◆ **Recorded data**
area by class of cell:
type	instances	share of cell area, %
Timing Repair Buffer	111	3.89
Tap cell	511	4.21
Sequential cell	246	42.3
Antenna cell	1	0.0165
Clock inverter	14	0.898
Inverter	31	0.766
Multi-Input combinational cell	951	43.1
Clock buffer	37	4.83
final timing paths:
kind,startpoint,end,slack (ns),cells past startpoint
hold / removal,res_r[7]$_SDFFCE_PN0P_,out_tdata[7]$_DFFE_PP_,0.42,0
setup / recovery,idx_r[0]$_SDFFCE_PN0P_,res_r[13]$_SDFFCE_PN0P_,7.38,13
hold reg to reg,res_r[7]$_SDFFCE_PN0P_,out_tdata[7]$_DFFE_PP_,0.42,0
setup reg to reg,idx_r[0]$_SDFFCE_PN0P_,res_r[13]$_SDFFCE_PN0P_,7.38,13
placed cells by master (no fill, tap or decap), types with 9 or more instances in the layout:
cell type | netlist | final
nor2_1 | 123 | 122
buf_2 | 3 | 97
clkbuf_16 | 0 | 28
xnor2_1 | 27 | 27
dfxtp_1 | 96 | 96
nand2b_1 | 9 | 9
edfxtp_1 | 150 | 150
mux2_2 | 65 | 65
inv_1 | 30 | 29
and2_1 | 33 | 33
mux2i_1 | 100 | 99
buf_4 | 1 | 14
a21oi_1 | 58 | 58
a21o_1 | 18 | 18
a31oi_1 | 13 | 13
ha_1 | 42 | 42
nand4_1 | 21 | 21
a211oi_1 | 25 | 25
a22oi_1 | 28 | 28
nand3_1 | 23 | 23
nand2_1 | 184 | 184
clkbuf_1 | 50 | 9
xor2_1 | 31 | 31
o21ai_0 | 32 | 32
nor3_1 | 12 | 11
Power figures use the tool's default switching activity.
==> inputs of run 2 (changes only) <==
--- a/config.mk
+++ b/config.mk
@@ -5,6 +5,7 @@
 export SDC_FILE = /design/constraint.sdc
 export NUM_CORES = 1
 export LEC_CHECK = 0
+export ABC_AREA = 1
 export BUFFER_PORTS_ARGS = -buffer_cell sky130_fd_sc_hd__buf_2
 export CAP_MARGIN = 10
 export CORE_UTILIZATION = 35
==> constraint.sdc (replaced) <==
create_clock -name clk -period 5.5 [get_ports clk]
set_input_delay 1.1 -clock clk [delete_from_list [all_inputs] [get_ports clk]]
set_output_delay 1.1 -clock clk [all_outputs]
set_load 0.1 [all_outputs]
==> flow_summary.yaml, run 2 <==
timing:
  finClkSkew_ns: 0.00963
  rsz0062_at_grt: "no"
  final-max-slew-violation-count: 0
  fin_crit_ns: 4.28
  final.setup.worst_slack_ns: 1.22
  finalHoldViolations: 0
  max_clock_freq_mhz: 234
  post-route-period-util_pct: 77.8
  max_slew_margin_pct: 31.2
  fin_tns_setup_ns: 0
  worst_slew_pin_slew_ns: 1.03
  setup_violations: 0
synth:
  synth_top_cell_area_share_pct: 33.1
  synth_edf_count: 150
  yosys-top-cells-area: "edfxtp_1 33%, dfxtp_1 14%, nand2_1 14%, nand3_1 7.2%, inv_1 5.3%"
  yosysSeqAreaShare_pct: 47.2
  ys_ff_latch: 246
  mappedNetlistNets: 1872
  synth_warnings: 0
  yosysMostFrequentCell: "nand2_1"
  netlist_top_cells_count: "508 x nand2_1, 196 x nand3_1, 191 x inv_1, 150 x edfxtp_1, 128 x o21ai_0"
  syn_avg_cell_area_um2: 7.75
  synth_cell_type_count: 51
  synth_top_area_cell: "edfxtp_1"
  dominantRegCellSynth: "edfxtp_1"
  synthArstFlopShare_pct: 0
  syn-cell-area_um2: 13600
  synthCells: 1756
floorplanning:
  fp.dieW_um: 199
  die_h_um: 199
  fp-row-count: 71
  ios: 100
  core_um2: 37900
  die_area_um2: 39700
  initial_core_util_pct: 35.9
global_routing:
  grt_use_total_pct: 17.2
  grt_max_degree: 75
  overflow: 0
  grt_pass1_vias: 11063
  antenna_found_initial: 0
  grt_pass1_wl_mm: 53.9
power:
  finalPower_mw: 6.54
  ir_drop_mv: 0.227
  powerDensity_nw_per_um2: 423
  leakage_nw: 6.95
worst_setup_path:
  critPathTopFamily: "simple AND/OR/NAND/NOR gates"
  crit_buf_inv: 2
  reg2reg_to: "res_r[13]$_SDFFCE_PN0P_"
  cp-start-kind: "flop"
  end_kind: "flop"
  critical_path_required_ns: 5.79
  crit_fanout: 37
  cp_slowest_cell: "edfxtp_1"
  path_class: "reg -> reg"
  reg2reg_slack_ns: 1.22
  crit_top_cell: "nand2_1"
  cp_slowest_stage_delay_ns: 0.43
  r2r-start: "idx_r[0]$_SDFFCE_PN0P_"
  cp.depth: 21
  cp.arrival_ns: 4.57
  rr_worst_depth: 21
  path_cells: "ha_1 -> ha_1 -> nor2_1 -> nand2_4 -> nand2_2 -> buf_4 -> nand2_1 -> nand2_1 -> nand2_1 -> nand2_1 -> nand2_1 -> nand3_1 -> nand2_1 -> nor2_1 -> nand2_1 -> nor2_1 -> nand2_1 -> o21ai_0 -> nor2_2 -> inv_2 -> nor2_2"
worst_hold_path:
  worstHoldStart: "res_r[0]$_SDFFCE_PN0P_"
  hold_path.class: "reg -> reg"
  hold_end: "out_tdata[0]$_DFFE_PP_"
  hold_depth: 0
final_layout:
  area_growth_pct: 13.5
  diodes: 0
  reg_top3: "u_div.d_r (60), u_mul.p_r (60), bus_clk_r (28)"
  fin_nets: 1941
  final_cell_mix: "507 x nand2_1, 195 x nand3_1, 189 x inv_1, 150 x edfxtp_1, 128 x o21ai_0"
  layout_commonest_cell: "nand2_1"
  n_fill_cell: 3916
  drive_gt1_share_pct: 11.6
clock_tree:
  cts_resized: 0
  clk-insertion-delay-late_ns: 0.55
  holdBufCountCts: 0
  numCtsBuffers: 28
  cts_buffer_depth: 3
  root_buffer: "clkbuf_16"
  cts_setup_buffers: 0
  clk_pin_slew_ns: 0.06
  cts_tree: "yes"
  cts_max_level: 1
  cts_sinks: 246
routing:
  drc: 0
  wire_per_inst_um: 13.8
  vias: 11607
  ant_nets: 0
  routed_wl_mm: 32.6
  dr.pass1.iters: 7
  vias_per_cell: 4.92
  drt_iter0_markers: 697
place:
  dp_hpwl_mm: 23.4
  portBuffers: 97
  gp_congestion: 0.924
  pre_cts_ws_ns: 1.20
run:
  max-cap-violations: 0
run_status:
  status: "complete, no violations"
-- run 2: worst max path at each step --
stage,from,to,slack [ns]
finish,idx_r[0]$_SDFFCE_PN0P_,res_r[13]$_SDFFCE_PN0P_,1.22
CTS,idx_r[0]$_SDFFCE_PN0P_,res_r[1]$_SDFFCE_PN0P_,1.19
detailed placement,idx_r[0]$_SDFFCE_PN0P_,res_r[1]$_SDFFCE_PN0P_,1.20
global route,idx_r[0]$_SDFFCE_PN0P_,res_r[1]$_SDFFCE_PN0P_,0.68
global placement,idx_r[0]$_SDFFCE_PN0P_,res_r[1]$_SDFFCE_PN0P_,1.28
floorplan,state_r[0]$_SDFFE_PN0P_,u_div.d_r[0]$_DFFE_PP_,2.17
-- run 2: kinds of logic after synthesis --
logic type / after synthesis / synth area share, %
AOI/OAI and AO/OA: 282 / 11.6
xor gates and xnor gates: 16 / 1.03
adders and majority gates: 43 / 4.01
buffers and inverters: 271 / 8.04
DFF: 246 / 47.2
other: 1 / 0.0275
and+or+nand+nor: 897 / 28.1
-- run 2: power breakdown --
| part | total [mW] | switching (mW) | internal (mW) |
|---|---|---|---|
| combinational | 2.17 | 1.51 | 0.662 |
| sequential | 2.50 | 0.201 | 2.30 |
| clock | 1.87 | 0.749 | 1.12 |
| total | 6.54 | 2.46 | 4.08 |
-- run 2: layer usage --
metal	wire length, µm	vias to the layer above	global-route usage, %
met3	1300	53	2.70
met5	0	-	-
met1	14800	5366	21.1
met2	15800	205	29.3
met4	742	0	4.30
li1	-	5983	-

◆ **Required work**
For each line in the data above that contains the string "export", extract the line.

◆ **Reply to the task**
 export SDC_FILE = /design/constraint.sdc
 export NUM_CORES = 1
 export LEC_CHECK = 0
+export ABC_AREA = 1
 export BUFFER_PORTS_ARGS = -buffer_cell sky130_fd_sc_hd__buf_2
 export CAP_MARGIN = 10
 export CORE_UTILIZATION = 35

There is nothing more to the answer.